* Prompt *
Only the lines below from the one containing "o_data_temp <= data_real*data_real" to the one containing "- [compare] base=run" should be repeated, both included and unchanged.

=== Data for analysis ===

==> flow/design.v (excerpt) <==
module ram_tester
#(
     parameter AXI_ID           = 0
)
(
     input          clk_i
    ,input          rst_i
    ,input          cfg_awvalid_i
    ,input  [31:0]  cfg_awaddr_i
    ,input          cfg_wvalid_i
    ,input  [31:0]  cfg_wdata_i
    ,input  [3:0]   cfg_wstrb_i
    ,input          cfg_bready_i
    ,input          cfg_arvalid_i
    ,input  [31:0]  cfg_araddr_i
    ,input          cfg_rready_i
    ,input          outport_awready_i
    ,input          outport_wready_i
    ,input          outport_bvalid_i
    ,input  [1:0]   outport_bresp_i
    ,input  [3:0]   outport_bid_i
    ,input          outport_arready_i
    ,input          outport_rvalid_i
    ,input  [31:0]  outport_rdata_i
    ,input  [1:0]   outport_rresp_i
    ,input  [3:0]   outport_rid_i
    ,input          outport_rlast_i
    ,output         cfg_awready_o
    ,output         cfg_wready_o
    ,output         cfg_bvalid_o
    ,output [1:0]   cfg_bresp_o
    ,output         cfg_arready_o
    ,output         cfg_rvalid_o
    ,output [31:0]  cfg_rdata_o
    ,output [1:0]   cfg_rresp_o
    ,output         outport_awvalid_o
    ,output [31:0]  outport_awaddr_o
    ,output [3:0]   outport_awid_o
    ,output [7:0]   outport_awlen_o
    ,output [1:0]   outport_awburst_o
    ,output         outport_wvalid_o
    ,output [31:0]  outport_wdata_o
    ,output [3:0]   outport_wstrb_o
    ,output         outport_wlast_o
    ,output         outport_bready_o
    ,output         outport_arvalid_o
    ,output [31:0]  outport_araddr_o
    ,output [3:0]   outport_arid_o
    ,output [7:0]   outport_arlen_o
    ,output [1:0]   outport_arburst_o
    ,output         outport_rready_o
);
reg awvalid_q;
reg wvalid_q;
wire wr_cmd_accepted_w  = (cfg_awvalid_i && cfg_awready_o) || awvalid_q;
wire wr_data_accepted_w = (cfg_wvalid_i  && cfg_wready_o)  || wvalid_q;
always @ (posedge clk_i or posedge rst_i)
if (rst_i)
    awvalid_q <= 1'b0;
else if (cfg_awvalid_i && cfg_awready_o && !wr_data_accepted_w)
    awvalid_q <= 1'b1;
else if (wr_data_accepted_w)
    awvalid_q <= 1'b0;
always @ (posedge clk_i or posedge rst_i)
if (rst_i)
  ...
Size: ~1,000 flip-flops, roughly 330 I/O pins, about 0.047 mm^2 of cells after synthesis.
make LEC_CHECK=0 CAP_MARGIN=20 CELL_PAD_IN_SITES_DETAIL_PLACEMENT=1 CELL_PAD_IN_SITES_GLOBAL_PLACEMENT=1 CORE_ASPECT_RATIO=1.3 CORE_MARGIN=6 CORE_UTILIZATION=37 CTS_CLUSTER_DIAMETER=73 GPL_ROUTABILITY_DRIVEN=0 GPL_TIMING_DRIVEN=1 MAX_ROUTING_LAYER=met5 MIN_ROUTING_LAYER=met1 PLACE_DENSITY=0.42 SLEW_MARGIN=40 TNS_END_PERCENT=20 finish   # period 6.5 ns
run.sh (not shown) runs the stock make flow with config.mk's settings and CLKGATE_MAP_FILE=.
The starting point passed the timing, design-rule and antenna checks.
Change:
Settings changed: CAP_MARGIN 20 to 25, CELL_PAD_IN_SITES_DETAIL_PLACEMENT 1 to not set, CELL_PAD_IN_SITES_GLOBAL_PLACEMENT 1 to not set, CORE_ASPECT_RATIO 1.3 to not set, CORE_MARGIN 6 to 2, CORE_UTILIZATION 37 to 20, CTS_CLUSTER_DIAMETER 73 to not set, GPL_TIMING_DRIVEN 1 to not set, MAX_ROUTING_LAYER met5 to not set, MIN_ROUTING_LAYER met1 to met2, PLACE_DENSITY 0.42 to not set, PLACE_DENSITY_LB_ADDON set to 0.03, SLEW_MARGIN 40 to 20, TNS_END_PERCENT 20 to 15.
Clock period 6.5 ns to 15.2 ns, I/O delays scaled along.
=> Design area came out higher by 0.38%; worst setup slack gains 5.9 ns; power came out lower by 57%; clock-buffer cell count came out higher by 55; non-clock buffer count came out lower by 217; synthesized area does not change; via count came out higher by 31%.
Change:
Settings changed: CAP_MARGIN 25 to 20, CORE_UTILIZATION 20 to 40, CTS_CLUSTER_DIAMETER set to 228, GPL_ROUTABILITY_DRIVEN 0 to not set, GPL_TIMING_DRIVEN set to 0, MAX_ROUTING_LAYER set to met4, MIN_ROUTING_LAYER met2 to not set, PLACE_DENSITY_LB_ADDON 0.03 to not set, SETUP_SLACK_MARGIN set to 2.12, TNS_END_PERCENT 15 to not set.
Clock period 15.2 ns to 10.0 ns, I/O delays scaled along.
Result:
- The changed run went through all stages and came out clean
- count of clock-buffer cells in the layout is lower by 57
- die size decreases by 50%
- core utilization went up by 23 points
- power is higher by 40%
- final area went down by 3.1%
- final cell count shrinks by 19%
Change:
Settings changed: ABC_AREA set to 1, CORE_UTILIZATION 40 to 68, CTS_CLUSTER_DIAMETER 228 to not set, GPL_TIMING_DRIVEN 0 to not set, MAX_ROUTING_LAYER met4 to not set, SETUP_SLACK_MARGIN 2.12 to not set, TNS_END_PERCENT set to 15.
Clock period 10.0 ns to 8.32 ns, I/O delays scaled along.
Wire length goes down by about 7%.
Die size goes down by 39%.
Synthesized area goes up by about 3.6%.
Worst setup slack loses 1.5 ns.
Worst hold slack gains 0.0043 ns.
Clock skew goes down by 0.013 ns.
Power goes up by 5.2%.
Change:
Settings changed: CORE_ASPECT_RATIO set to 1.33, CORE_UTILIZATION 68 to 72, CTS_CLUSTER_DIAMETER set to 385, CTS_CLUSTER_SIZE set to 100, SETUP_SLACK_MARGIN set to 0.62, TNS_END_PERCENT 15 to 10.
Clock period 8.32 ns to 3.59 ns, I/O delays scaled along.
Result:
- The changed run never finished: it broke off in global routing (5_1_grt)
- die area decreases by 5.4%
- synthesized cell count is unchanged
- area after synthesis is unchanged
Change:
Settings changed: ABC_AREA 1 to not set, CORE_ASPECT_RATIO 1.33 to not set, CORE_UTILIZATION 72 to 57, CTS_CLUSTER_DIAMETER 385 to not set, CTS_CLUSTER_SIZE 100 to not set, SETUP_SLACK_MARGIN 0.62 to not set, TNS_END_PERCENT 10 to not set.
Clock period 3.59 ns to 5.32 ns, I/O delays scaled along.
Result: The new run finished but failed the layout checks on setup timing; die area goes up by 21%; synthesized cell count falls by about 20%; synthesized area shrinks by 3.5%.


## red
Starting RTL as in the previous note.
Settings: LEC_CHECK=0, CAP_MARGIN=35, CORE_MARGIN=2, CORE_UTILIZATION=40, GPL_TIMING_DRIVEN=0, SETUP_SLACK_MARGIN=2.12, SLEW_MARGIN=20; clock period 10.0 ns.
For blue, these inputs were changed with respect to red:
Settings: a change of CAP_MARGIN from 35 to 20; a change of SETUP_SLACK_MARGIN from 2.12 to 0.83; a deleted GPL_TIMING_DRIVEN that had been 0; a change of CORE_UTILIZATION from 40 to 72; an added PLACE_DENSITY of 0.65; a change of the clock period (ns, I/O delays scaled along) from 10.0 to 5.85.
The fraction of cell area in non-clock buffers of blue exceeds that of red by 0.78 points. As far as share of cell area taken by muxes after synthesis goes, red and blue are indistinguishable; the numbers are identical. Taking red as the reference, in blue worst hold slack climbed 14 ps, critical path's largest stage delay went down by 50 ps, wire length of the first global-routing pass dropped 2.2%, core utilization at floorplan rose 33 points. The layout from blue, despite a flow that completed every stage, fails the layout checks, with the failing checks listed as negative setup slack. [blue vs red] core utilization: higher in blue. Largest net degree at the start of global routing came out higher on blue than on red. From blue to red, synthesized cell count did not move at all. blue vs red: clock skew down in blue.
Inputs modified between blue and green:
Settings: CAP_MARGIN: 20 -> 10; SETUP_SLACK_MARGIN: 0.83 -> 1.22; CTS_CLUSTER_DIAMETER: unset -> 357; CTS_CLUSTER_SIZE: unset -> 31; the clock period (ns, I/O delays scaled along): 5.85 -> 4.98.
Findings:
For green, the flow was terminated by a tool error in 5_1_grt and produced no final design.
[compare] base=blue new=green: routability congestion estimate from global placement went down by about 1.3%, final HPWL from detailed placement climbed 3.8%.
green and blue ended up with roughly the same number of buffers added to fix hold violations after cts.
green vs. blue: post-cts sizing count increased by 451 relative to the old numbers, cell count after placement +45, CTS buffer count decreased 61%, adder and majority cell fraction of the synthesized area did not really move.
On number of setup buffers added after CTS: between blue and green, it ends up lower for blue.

===
=== Data for analysis ===

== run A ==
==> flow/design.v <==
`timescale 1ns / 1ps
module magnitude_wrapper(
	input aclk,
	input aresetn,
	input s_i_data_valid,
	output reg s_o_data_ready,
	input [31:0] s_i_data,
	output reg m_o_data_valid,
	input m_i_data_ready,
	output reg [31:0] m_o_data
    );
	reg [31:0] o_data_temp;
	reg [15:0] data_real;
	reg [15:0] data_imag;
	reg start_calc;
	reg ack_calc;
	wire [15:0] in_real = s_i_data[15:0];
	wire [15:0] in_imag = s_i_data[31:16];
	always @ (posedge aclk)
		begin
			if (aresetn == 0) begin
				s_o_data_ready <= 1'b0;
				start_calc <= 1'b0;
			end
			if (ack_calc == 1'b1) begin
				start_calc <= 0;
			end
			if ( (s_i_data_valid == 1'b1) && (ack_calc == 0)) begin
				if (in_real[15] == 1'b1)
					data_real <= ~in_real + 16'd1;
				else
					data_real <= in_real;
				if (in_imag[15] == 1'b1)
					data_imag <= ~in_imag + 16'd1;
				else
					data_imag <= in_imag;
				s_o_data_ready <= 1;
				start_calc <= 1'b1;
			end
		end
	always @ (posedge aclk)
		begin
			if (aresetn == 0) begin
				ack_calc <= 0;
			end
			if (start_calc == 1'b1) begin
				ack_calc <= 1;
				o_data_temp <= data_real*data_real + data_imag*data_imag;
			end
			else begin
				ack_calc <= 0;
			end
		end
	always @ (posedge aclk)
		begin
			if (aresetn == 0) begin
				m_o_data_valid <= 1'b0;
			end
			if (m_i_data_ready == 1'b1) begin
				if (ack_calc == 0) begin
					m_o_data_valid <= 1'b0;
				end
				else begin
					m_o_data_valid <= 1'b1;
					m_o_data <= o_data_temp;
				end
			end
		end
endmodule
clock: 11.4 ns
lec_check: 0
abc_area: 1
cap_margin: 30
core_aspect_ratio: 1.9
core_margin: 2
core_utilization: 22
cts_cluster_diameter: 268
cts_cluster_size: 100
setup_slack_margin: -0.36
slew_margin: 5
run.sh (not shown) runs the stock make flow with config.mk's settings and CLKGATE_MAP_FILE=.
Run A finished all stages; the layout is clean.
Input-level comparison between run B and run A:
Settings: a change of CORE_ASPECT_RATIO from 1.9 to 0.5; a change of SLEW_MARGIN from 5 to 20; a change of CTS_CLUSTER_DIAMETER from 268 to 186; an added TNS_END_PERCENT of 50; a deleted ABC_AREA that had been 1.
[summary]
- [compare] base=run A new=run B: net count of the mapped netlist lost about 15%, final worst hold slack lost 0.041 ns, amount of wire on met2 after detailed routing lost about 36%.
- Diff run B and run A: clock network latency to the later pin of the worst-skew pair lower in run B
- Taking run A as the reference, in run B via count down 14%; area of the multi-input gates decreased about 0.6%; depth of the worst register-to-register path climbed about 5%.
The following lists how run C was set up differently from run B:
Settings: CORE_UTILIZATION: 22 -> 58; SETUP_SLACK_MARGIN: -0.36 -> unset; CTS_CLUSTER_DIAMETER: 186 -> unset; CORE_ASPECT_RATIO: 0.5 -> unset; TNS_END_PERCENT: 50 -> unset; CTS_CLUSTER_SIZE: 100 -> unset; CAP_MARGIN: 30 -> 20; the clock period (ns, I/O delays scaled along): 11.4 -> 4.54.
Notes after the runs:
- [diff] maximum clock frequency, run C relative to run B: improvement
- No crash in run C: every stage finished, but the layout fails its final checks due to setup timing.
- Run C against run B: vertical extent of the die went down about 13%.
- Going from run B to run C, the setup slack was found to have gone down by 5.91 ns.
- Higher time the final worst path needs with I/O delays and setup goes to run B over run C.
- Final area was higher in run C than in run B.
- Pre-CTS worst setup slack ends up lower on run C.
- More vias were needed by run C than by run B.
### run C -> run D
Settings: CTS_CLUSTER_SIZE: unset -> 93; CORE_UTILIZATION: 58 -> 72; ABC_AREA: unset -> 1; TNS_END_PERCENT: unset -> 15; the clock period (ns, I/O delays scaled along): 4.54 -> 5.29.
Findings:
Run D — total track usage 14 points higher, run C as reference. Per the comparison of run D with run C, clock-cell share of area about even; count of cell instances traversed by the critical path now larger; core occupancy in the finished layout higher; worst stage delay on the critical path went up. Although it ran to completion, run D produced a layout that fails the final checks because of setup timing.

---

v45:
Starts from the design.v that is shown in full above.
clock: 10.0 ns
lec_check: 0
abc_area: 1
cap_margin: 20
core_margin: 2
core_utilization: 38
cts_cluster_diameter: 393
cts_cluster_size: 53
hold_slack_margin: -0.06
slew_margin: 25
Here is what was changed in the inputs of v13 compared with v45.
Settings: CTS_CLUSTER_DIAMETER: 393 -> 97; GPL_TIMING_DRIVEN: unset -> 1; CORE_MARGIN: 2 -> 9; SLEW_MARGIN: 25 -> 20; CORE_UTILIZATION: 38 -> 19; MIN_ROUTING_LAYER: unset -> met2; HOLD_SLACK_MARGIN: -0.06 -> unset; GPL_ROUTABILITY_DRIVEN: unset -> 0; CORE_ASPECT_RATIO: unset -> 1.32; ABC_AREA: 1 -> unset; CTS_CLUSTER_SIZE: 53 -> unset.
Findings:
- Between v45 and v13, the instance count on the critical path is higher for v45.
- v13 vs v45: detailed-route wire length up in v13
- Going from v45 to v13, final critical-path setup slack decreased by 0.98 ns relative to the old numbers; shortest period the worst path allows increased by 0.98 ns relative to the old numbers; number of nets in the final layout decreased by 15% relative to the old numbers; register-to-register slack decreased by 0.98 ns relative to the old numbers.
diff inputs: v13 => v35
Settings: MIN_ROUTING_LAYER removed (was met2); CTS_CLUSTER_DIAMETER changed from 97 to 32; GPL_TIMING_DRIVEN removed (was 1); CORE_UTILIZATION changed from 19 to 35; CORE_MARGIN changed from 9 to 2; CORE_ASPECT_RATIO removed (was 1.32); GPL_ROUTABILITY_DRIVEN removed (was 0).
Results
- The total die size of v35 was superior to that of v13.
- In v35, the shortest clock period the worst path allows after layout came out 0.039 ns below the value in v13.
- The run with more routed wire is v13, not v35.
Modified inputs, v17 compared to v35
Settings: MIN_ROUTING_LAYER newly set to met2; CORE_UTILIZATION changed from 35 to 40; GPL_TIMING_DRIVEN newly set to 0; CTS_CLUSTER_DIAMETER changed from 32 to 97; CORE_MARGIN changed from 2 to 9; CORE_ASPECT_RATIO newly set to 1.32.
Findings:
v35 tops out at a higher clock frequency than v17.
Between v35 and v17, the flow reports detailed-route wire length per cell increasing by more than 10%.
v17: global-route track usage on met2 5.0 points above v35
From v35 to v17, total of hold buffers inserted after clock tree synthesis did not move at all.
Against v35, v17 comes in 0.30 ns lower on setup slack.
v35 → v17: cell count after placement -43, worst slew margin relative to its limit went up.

===

* Your response *
				o_data_temp <= data_real*data_real + data_imag*data_imag;
			end
			else begin
				ack_calc <= 0;
			end
		end
	always @ (posedge aclk)
		begin
			if (aresetn == 0) begin
				m_o_data_valid <= 1'b0;
			end
			if (m_i_data_ready == 1'b1) begin
				if (ack_calc == 0) begin
					m_o_data_valid <= 1'b0;
				end
				else begin
					m_o_data_valid <= 1'b1;
					m_o_data <= o_data_temp;
				end
			end
		end
endmodule
clock: 11.4 ns
lec_check: 0
abc_area: 1
cap_margin: 30
core_aspect_ratio: 1.9
core_margin: 2
core_utilization: 22
cts_cluster_diameter: 268
cts_cluster_size: 100
setup_slack_margin: -0.36
slew_margin: 5
run.sh (not shown) runs the stock make flow with config.mk's settings and CLKGATE_MAP_FILE=.
Run A finished all stages; the layout is clean.
Input-level comparison between run B and run A:
Settings: a change of CORE_ASPECT_RATIO from 1.9 to 0.5; a change of SLEW_MARGIN from 5 to 20; a change of CTS_CLUSTER_DIAMETER from 268 to 186; an added TNS_END_PERCENT of 50; a deleted ABC_AREA that had been 1.
[summary]
- [compare] base=run A new=run B: net count of the mapped netlist lost about 15%, final worst hold slack lost 0.041 ns, amount of wire on met2 after detailed routing lost about 36%.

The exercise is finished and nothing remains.